Para José Lourenço, os princípios da preservação ambiental e da saúde humana devem se sobrepor aos interesses econômicos dos usineiros e produtores do álcool. “Não se trata aqui de inviabilizar ou impedir a prática econômica da produção do álcool, mas apenas de adaptá-la aos ditames constitucionais no que tange à manutenção e proteção de um meio equilibrado”.
O juiz considerou inconstitucional o Decreto nº 2.661/98, editado pelo presidente da República, que criou a chamada “queima controlada”. Na opinião de José Lourenço, o decreto extrapolou o conteúdo da lei que objetivava regulamentar, “ao autorizar indiscriminadamente o emprego do fogo nas práticas agropastoris e florestais, sem exigir como condição para a autorização da queima o necessário estudo de impacto ambiental, tal como exigido pela Constituição Federal de 1988”.
Em seu entendimento, as “autorizações” que vêm sendo concedidas pelos órgãos do Estado de São Paulo aos usineiros e proprietários rurais para a prática da queima da palha não podem subsistir, pois são irregulares. “A competência para a fiscalização desta atividade e conseqüente licenciamento ambiental é reservada ao IBAMA. Logo, não podem os órgãos estaduais expedir eventual ‘autorização’ para esta prática, sob pena de usurpação de competência.

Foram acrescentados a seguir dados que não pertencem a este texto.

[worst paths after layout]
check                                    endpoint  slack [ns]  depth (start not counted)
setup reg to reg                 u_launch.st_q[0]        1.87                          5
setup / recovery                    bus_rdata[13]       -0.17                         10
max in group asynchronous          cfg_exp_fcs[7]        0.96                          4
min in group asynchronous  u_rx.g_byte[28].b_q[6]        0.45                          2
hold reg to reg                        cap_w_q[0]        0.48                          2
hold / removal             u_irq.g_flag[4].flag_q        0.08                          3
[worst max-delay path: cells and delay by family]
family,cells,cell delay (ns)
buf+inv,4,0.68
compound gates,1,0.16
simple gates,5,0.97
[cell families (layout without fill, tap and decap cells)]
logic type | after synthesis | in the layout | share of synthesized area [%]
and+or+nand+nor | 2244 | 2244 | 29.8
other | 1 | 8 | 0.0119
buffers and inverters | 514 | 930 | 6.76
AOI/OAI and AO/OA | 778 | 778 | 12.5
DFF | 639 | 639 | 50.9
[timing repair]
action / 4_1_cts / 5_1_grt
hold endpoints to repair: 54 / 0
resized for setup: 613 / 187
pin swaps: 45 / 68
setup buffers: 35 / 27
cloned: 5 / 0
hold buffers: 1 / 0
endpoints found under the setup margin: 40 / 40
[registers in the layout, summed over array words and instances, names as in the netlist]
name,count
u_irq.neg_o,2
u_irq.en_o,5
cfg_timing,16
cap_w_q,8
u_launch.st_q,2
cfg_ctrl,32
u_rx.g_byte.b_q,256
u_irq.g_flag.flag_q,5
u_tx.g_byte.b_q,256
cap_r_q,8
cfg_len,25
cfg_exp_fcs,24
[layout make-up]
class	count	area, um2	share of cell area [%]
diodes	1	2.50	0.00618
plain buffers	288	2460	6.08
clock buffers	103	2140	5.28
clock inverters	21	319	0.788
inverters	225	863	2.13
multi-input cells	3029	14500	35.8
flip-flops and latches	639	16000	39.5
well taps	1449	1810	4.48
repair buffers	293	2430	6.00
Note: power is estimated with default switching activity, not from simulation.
## config.mk

```make
export PLATFORM = sky130hd
export DESIGN_NAME = eeprot_guard
export DESIGN_NICKNAME = d
export VERILOG_FILES = /design/src/rtl/eeprot_pkg.sv /design/src/rtl/eeprot_datapath.sv /design/src/rtl/eeprot_control.sv /design/src/rtl/eeprot_guard.sv
export SDC_FILE = /design/constraint.sdc
export NUM_CORES = 1
export LEC_CHECK = 0
export BUFFER_PORTS_ARGS = -buffer_cell sky130_fd_sc_hd__buf_2
export CORE_ASPECT_RATIO = 1.25
export CORE_MARGIN = 3
export CORE_UTILIZATION = 25
export CTS_CLUSTER_SIZE = 40
export DETAILED_ROUTE_END_ITERATION = 8
export SETUP_SLACK_MARGIN = 0.1
export SYNTH_ARGS = -nofsm -noshare
export SYNTH_HDL_FRONTEND = slang
export SYNTH_SLANG_ARGS = --single-unit
```

## constraint.sdc

```tcl
create_clock -name clk -period 2.4 [get_ports clk]
set_clock_uncertainty 0.2 [all_clocks]
set_input_delay 0.12 -clock clk [delete_from_list [all_inputs] [get_ports clk]]
set_output_delay 0.12 -clock clk [all_outputs]
set_load 0.01 [all_outputs]
```
--- config.mk ---
export PLATFORM = sky130hd
export DESIGN_NAME = cond_test_eval
export DESIGN_NICKNAME = d
export VERILOG_FILES = /design/src/rtl/cond_test_pkg.sv /design/src/rtl/cond_decode.sv /design/src/rtl/cond_eval.sv /design/src/rtl/cond_test_eval.sv
export SDC_FILE = /design/constraint.sdc
export NUM_CORES = 1
export LEC_CHECK = 0
export CORE_AREA = 2 2 39 41
export DETAILED_ROUTE_END_ITERATION = 12
export DIE_AREA = 0 0 41 43
export PLACE_DENSITY = 0.71
export SETUP_SLACK_MARGIN = 0.5
export SLEW_MARGIN = 40
export SYNTH_ARGS = -nofsm -noshare
export SYNTH_HDL_FRONTEND = slang
export SYNTH_HIERARCHICAL = 1
export SYNTH_SLANG_ARGS = --single-unit
--- constraint.sdc ---
create_clock -name vclk -period 4.15
set_clock_uncertainty 0.15 [all_clocks]
set_input_delay 1.0375 -clock vclk [all_inputs]
set_output_delay 1.0375 -clock vclk [all_outputs]
set_load 0.005 [all_outputs]
--- src/rtl/cond_test_pkg.sv ---
package cond_test_pkg;

  localparam int NUM_TESTED = 7;
  localparam int IDX_CARRY  = 0;
  localparam int IDX_PARITY = 1;
  localparam int IDX_ZERO   = 2;
  localparam int IDX_SIGN   = 3;
  localparam int IDX_OVF    = 4;
  localparam int IDX_ECARRY = 5;
  localparam int IDX_EZERO  = 6;

  typedef enum logic [2:0] {
    K_CONST,  // constant one
    K_FLAG,   // single flag picked by flagSel
    K_ZEXCL,  // not (zero and not emulation-zero)
    K_ULE,    // carry or zero
    K_SLT,    // sign xor overflow
    K_SLE     // (sign xor overflow) or zero
  } testKindT;

  typedef struct packed {
    testKindT   kind;
    logic [2:0] flagSel;
    logic       invert;
    logic       reserved;
  } condStrobeT;

endpackage

--- src/rtl/cond_decode.sv ---
module cond_decode
  import cond_test_pkg::*;
#(
  parameter int SEL_W = 5
) (
  input  logic [SEL_W-1:0] condSel,
  output condStrobeT       strobe
);
  localparam int BASE_W = SEL_W - 1;

  logic [BASE_W-1:0] baseCode;
  assign baseCode = condSel[BASE_W-1:0];

  always_comb begin
    strobe          = '0;
    strobe.kind     = K_CONST;
    strobe.invert   = condSel[SEL_W-1];
    strobe.reserved = 1'b0;
    unique case (baseCode)
      4'd0:  strobe.kind = K_CONST;
      4'd1:  begin strobe.kind = K_FLAG; strobe.flagSel = 3'(IDX_ECARRY); end
      4'd2:  begin strobe.kind = K_FLAG; strobe.flagSel = 3'(IDX_EZERO);  end
      4'd3:  strobe.kind = K_ZEXCL;
      4'd4, 4'd5, 4'd6, 4'd7: strobe.reserved = 1'b1;
      4'd8:  begin strobe.kind = K_FLAG; strobe.flagSel = 3'(IDX_OVF);    end
      4'd9:  begin strobe.kind = K_FLAG; strobe.flagSel = 3'(IDX_CARRY);  end
      4'd10: begin strobe.kind = K_FLAG; strobe.flagSel = 3'(IDX_ZERO);   end
      4'd11: strobe.kind = K_ULE;
      4'd12: begin strobe.kind = K_FLAG; strobe.flagSel = 3'(IDX_SIGN);   end
      4'd13: begin strobe.kind = K_FLAG; strobe.flagSel = 3'(IDX_PARITY); end
      4'd14: strobe.kind = K_SLT;
      default: strobe.kind = K_SLE;
    endcase
  end

  // reserved strobe must never coexist with a non-constant kind
  always_comb begin
    a_r7_reserved_kind: assert (!strobe.reserved || strobe.kind == K_CONST)
      else $error("reserved code decoded to a live test kind");
  end
endmodule
`config.mk`:
```
export PLATFORM = sky130hd
export DESIGN_NAME = fpi_issue_ctrl
export DESIGN_NICKNAME = d
export VERILOG_FILES = /design/src/rtl/fpi_pkg.sv /design/src/rtl/fpi_unit_gate.sv /design/src/rtl/fpi_slot.sv /design/src/rtl/fpi_issue_ctrl.sv
export SDC_FILE = /design/constraint.sdc
export NUM_CORES = 1
export LEC_CHECK = 0
export BUFFER_PORTS_ARGS = -buffer_cell sky130_fd_sc_hd__buf_2
export CAP_MARGIN = 20
export CORE_MARGIN = 1.5
export CORE_UTILIZATION = 64
export DETAILED_ROUTE_END_ITERATION = 10
export GPL_ROUTABILITY_DRIVEN = 0
export PLACE_DENSITY = 0.8
export SYNTH_ARGS = -nofsm -noshare
export SYNTH_HDL_FRONTEND = slang
export SYNTH_HIERARCHICAL = 1
export SYNTH_SLANG_ARGS = --single-unit
```
`constraint.sdc`:
```
create_clock -name clk -period 4.3 [get_ports clk]
set_input_delay 0.645 -clock clk [delete_from_list [all_inputs] [get_ports clk]]
set_output_delay 0.645 -clock clk [all_outputs]
set_load 0.01 [all_outputs]
```
`src/rtl/fpi_pkg.sv`:
```
package fpi_pkg;
  localparam int OP_W      = 3;
  localparam int NUM_UNITS = 6;
  localparam int UNIT_W    = 3;
  localparam int MAX_LAT   = 112;

  typedef enum logic [OP_W-1:0] {
    OP_ADD  = 3'd0,
    OP_SUB  = 3'd1,
    OP_MUL  = 3'd2,
    OP_DIV  = 3'd3,
    OP_SQRT = 3'd4,
    OP_NEG  = 3'd5,
    OP_ABS  = 3'd6,
    OP_CMP  = 3'd7
  } fp_op_e;

  // pipe index per opcode; add/sub share one pipe, negate/abs share one pipe
  function automatic logic [UNIT_W-1:0] op_to_unit(input logic [OP_W-1:0] op);
    case (fp_op_e'(op))
      OP_ADD, OP_SUB: return 3'd0;
      OP_MUL:         return 3'd1;
      OP_DIV:         return 3'd2;
      OP_SQRT:        return 3'd3;
      OP_NEG, OP_ABS: return 3'd4;
      default:        return 3'd5;
    endcase
  endfunction

  function automatic int unsigned unit_latency(input logic [UNIT_W-1:0] u);
    case (u)
      3'd0:    return 4;
      3'd1:    return 8;
      3'd2:    return 36;
      3'd3:    return 112;
      3'd4:    return 2;
      default: return 3;
    endcase
  endfunction

  function automatic int unsigned unit_interval(input logic [UNIT_W-1:0] u);
    case (u)
      3'd0:    return 3;
      3'd1:    return 4;
      3'd2:    return 35;
      3'd3:    return 111;
      3'd4:    return 1;
      default: return 2;
    endcase
  endfunction
endpackage

```
`src/rtl/fpi_unit_gate.sv`:
```
module fpi_unit_gate #(
  parameter int II    = 1,
  parameter int CNT_W = 7
) (
  input  logic clk,
  input  logic rst_n,
  input  logic take,
  output logic free
);
  logic [CNT_W-1:0] wait_q;

  always_ff @(posedge clk) begin
    if (!rst_n)              wait_q <= '0;
    else if (take)           wait_q <= CNT_W'(II - 1);
    else if (wait_q != '0)   wait_q <= wait_q - 1'b1;
  end

  assign free = (wait_q == '0);

  AST_INTERVAL_ARMS: assert property (@(posedge clk) disable iff (!rst_n)
    take |=> (free == (II == 1)));
  AST_BUSY_NO_TAKE: assert property (@(posedge clk) disable iff (!rst_n)
    !free |-> !take);
endmodule

```
`src/rtl/fpi_slot.sv`:
```
module fpi_slot #(
  parameter int TAG_W = 6,
  parameter int CNT_W = 7
) (
  input  logic             clk,
  input  logic             rst_n,
  input  logic             load,
  input  logic [CNT_W-1:0] load_cnt,
  input  logic [TAG_W-1:0] load_tag,
  output logic             active,
  output logic [CNT_W-1:0] remain,
  output logic [TAG_W-1:0] tag,
  output logic             fire
);
  assign fire = active && (remain == CNT_W'(1));

  always_ff @(posedge clk) begin
    if (!rst_n) begin
      active <= 1'b0;
      remain <= '0;
      tag    <= '0;
    end else if (fire) begin
      active <= 1'b0;
    end else if (load) begin
      active <= 1'b1;
      remain <= load_cnt;
      tag    <= load_tag;
    end else if (active) begin
      remain <= remain - 1'b1;
    end
  end

  AST_SLOT_RETIRES: assert property (@(posedge clk) disable iff (!rst_n)
    fire |=> !active);
  AST_LOAD_ONLY_FREE: assert property (@(posedge clk) disable iff (!rst_n)
    load |-> !active);
endmodule

```
`src/rtl/fpi_issue_ctrl.sv`:
```
module fpi_issue_ctrl
  import fpi_pkg::*;
#(
  parameter int TAG_W  = 6,
  parameter int NSLOTS = 8
) (
  input  logic             clk,
  input  logic             rst_n,
  input  logic             in_valid,
  output logic             in_ready,
  input  logic [OP_W-1:0]  in_op,
  input  logic [TAG_W-1:0] in_tag,
  output logic             done_valid,
  output logic [TAG_W-1:0] done_tag,
  output logic             wb_conflict
);
  localparam int CNT_W  = $clog2(MAX_LAT + 2);
  localparam int SLOT_W = (NSLOTS > 1) ? $clog2(NSLOTS) : 1;

  logic [UNIT_W-1:0]    sel_unit;
  logic [CNT_W-1:0]     new_lat;
  logic [NUM_UNITS-1:0] unit_free;
  logic [NUM_UNITS-1:0] unit_take;
  logic [NSLOTS-1:0]    slot_act, slot_fire, slot_load;
  logic [CNT_W-1:0]     slot_cnt [NSLOTS];
  logic [TAG_W-1:0]     slot_tag [NSLOTS];
  logic                 any_free, collide, accept;
  logic [SLOT_W-1:0]    free_idx;
  logic [TAG_W-1:0]     fire_tag;

  assign sel_unit = op_to_unit(in_op);
  assign new_lat  = CNT_W'(unit_latency(sel_unit));

  // per-pipe spacing gates
  for (genvar u = 0; u < NUM_UNITS; u++) begin : g_unit
    assign unit_take[u] = accept && (sel_unit == UNIT_W'(u));
    fpi_unit_gate #(
      .II   (int'(unit_interval(UNIT_W'(u)))),
      .CNT_W(CNT_W)
    ) u_gate (
      .clk  (clk),
      .rst_n(rst_n),
      .take (unit_take[u]),
      .free (unit_free[u])
    );
  end

  // lowest free in-flight entry
  always_comb begin
    any_free = 1'b0;
    free_idx = '0;
    for (int i = NSLOTS - 1; i >= 0; i--) begin
      if (!slot_act[i]) begin
        any_free = 1'b1;
        free_idx = SLOT_W'(i);
      end
    end
  end

  // a slot with remaining count L+1 retires on the same edge the new op would
  always_comb begin
    collide = 1'b0;
    for (int i = 0; i < NSLOTS; i++)
      if (slot_act[i] && slot_cnt[i] == new_lat + CNT_W'(1)) collide = 1'b1;
  end

  assign in_ready    = unit_free[sel_unit] && any_free && !collide;
  assign wb_conflict = in_valid && collide;
  assign accept      = in_valid && in_ready;

  for (genvar s = 0; s < NSLOTS; s++) begin : g_slot
    assign slot_load[s] = accept && (free_idx == SLOT_W'(s));
    fpi_slot #(
      .TAG_W(TAG_W),
      .CNT_W(CNT_W)
    ) u_slot (
      .clk     (clk),
      .rst_n   (rst_n),
      .load    (slot_load[s]),
      .load_cnt(new_lat),
      .load_tag(in_tag),
      .active  (slot_act[s]),
      .remain  (slot_cnt[s]),
      .tag     (slot_tag[s]),
      .fire    (slot_fire[s])
    );
  end

  always_comb begin
    fire_tag = '0;
    for (int i = 0; i < NSLOTS; i++)
      if (slot_fire[i]) fire_tag = fire_tag | slot_tag[i];
  end

  always_ff @(posedge clk) begin
    if (!rst_n) begin
      done_valid <= 1'b0;
      done_tag   <= '0;
    end else begin
      done_valid <= |slot_fire;
      done_tag   <= fire_tag;
    end
  end

  AST_SINGLE_RETIRE: assert property (@(posedge clk) disable iff (!rst_n)
    $onehot0(slot_fire));
  AST_CONFLICT_STALLS: assert property (@(posedge clk) disable iff (!rst_n)
    wb_conflict |-> !in_ready);
  AST_FULL_STALLS: assert property (@(posedge clk) disable iff (!rst_n)
    (&slot_act) |-> !in_ready);
endmodule

```
==> flow_summary.ini, run 1 <==
[floorplan]
die_w_um = 127
die_area_um2 = 16100
core_um2 = 15100
core.rowCount = 45
io_pins = 21
start_util_pct = 65.0
die_h_um = 127

[sta]
tightest_slew_ns = 1.21
final_hold_viol_count = 0
setup_violations = 0
fin_crit_sh_pct = 93.5
slew_headroom_pct = 18.7
layout_min_cycle_time_ns = 4.02
rsz0062_at_grt = false
fin_worst_skew_ns = 0.00995
fin_setup_tns_ns = 0
drv_slew = 0
fmax_mhz = 249

[yosys]
synth_area_um2 = 9810
synth_nets = 1264
synth_warnings = 6
ys_async_sr_fraction_pct = 0
synth_flop_cell = dfxtp_1
syn_area_per_cell_um2 = 8.01
synth_area_leader_cell = dfxtp_1
yosys.area.top_type_share_pct = 32.9
synth_area_leaders = dfxtp_1, nand2_1, o21ai_0, nand3_1, nor2_1
syn_inst = 1225
synth_edf_count = 0
yosysUniqueCellTypes = 82
seq_area_frac_synth_pct = 32.9
ys_ff_latch = 161

[min_path]
hold_path.class = reg -> reg
min_path_cells = 2
hold_start = g_slot[0].u_slot/tag[0]
hold_end = g_slot[0].u_slot/tag[0]

[clock_tree]
cts_tree = built
clkSinkCount = 161
clock_path_buffers = 2
cts_hold_buffers = 0
cts_buffers = 17
htreeDepth = 4
clock-root-buffer = clkbuf_16
clkTransAtPathRegs_ns = 0.07
clk_latency_ns = 0.43

[worst_setup_path]
critical_path.cell_chain = inv_1 -> ha_1 -> or4b_4 -> nor3_1 -> nor2_1 -> a211oi_1 -> a21oi_1 -> nor3b_1 -> inv_2 -> nor4_2 -> nor2_1 -> a31oi_1 -> o211ai_1 -> o211a_1
worst_path_max_delay_cell = or4b_4
cp.arrival_ns = 4.34
reg2regPathDepth = 14
path_class = reg -> reg
setup.worst_path.start = g_unit[0].u_gate/wait_q[0]
max_stage_delay_ns = 0.54
path_max_fanout = 12
crit_top_cell = nor2_1
cpLargestDelayFamily = simple AND/OR/NAND/NOR gates
rrSetupSlack_ns = 0.28
crit_path_end_kind = flip-flop
worstReg2RegStart = g_unit[0].u_gate/wait_q[0]
crit_buf_inv = 2
cp.required_ns = 4.62
critPathLaunchType = flip-flop
regToRegEndpoint = g_slot[7].u_slot/remain[1]

[global_route]
grt_pass1_vias = 8444
grt_pass1_wl_mm = 42.1
grt-ovfl-total = 0
grt_max_degree = 76
grt_usage_pct = 32.2
antenna_found_initial = 0

[power]
power_per_cell_area_nw_per_um2 = 476
vdd_ir_drop_max_mv = 0.460
leakagePower_nw = 3.95

[detailed_routing]
vias = 9418
dr.pass1.iters = 6
drt-total-wl_mm = 25.6
first_iter_violations = 1182
postRouteAntennaNets = 0
avgRoutedWirePerCell_um = 17.9
via_per_inst = 6.58
route.detailed.drc = 0

[finish]
stdcell_area_um2 = 10600
fill_cells = 1226
area_delta_synth_final_pct = 7.88
multi_input_area_um2 = 6020
stdcell_count = 1432
diodes = 0
ff_latch_area_um2 = 3220
finalCoreUtilization_pct = 70.1
final_cell_mix = dfxtp_1, nand2_1, o21ai_0, nor2_1, nand3_1
layout_commonest_cell = dfxtp_1
final_nets = 1270
drive_gt1_share_pct = 10.3

[placed_design]
placed_cell_area_um2 = 9990
dp_hpwl_mm = 17.8
dp_cells = 1400
io_buffers = 20

[status]
status = finished clean

[job]
maxCapViolations = 0
`src/rtl/modulus_reload_counter.sv`:
```
module modulus_reload_counter #(
  parameter int W = 16
) (
  input  logic         clk,
  input  logic         rst_n,
  input  logic         run_en,
  input  logic         freeze_in,
  input  logic [5:0]   tick_in,
  input  logic         ext_clk_pin,
  input  logic         load_pin,
  input  logic         reg_wr,
  input  logic [1:0]   reg_addr,
  input  logic [W-1:0] reg_wdata,
  output logic [W-1:0] reg_rdata,
  output logic [W-1:0] bus_a,
  output logic [W-1:0] bus_b,
  output logic         irq
);
  localparam int SYNC = 3;
  localparam logic [1:0] A_CTL = 2'd0, A_CNT = 2'd1, A_MOD = 2'd2;

  logic [SYNC-1:0] ext_s, ld_s;
  logic [W-1:0]    cnt_q, mod_q;
  logic [2:0]      clk_sel, irq_lvl;
  logic [1:0]      ld_edge;
  logic            drv_a, drv_b, frz_en, flag_q;

  always_ff @(posedge clk or negedge rst_n)
    if (!rst_n) begin
      ext_s <= '0;
      ld_s  <= '0;
    end else begin
      ext_s <= {ext_s[SYNC-2:0], ext_clk_pin};
      ld_s  <= {ld_s[SYNC-2:0], load_pin};
    end

  wire ext_rise = ext_s[1] & ~ext_s[2];
  wire ext_fall = ~ext_s[1] & ext_s[2];
  wire ld_rise  = ld_s[1] & ~ld_s[2];
  wire ld_fall  = ~ld_s[1] & ld_s[2];

  wire wr_ctl = reg_wr && reg_addr == A_CTL;
  wire wr_cnt = reg_wr && reg_addr == A_CNT;
  wire wr_mod = reg_wr && reg_addr == A_MOD;

  wire       active   = run_en & ~(freeze_in & frz_en);
  wire [7:0] sources  = {ext_fall, ext_rise, tick_in};
  wire       tap_hit  = sources[clk_sel];
  wire       load_hit = (ld_edge[0] & ld_rise) | (ld_edge[1] & ld_fall);
  wire       at_top   = &cnt_q;
  wire       ovf      = active & tap_hit & at_top & ~load_hit & ~wr_cnt;

  always_ff @(posedge clk or negedge rst_n)
    if (!rst_n)                  cnt_q <= '0;
    else if (wr_cnt)             cnt_q <= reg_wdata;
    else if (active && load_hit) cnt_q <= mod_q;
    else if (active && tap_hit)  cnt_q <= at_top ? mod_q : cnt_q + 1'b1;

  always_ff @(posedge clk or negedge rst_n)
    if (!rst_n)                mod_q <= '0;
    else if (wr_cnt || wr_mod) mod_q <= reg_wdata;

  always_ff @(posedge clk or negedge rst_n)
    if (!rst_n) begin
      clk_sel <= '0;
      drv_a   <= 1'b0;
      drv_b   <= 1'b0;
      ld_edge <= '0;
      irq_lvl <= '0;
      frz_en  <= 1'b0;
    end else if (wr_ctl) begin
      clk_sel <= reg_wdata[2:0];
      drv_a   <= reg_wdata[3];
      drv_b   <= reg_wdata[4];
      ld_edge <= reg_wdata[6:5];
      irq_lvl <= reg_wdata[9:7];
      frz_en  <= reg_wdata[10];
    end

  always_ff @(posedge clk or negedge rst_n)
    if (!rst_n)                         flag_q <= 1'b0;
    else if (ovf)                       flag_q <= 1'b1;
    else if (wr_ctl && reg_wdata[11])   flag_q <= 1'b0;

  wire [13:0] ctl_word = {ld_s[1], ext_s[1], flag_q, frz_en, irq_lvl,
                          ld_edge, drv_b, drv_a, clk_sel};

  always_comb
    case (reg_addr)
      A_CTL:   reg_rdata = W'(ctl_word);
      A_CNT:   reg_rdata = cnt_q;
      A_MOD:   reg_rdata = mod_q;
      default: reg_rdata = '0;
    endcase

  assign bus_a = drv_a ? cnt_q : '0;
  assign bus_b = drv_b ? cnt_q : '0;
  assign irq   = flag_q & (|irq_lvl);
endmodule

```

E ainda que assim não fosse, a segunda irregularidade diz respeito à ausência do indispensável e prévio estudo de impacto ambiental”.
Diante disso, o juiz deferiu o pedido de tutela antecipada e determinou a suspensão imediata das autorizações já concedidas pelo Estado de São Paulo para a queima controlada da palha de cana-de-açúcar, na área compreendida pela Subseção Judiciária de Jaú (*), bem como a paralisação desta prática na região. Determinou, ainda, que o Estado de São Paulo se abstenha de novas “autorizações” para a prática da “queima controlada”, e que o licenciamento ambiental seja promovido exclusivamente pelo IBAMA. Em caso de descumprimento da decisão, será aplicada multa diária no valor de R$ 10 mil. (RAN)
(*) Jurisdição de Jaú: Bariri, Barra Bonita, Bocaina, Brotas, Dois Córregos, Igaraçú do Tietê, Itaju, Itapuí, Jaú, Mineiros do Tietê, Santa Maria da Serra e Torrinha.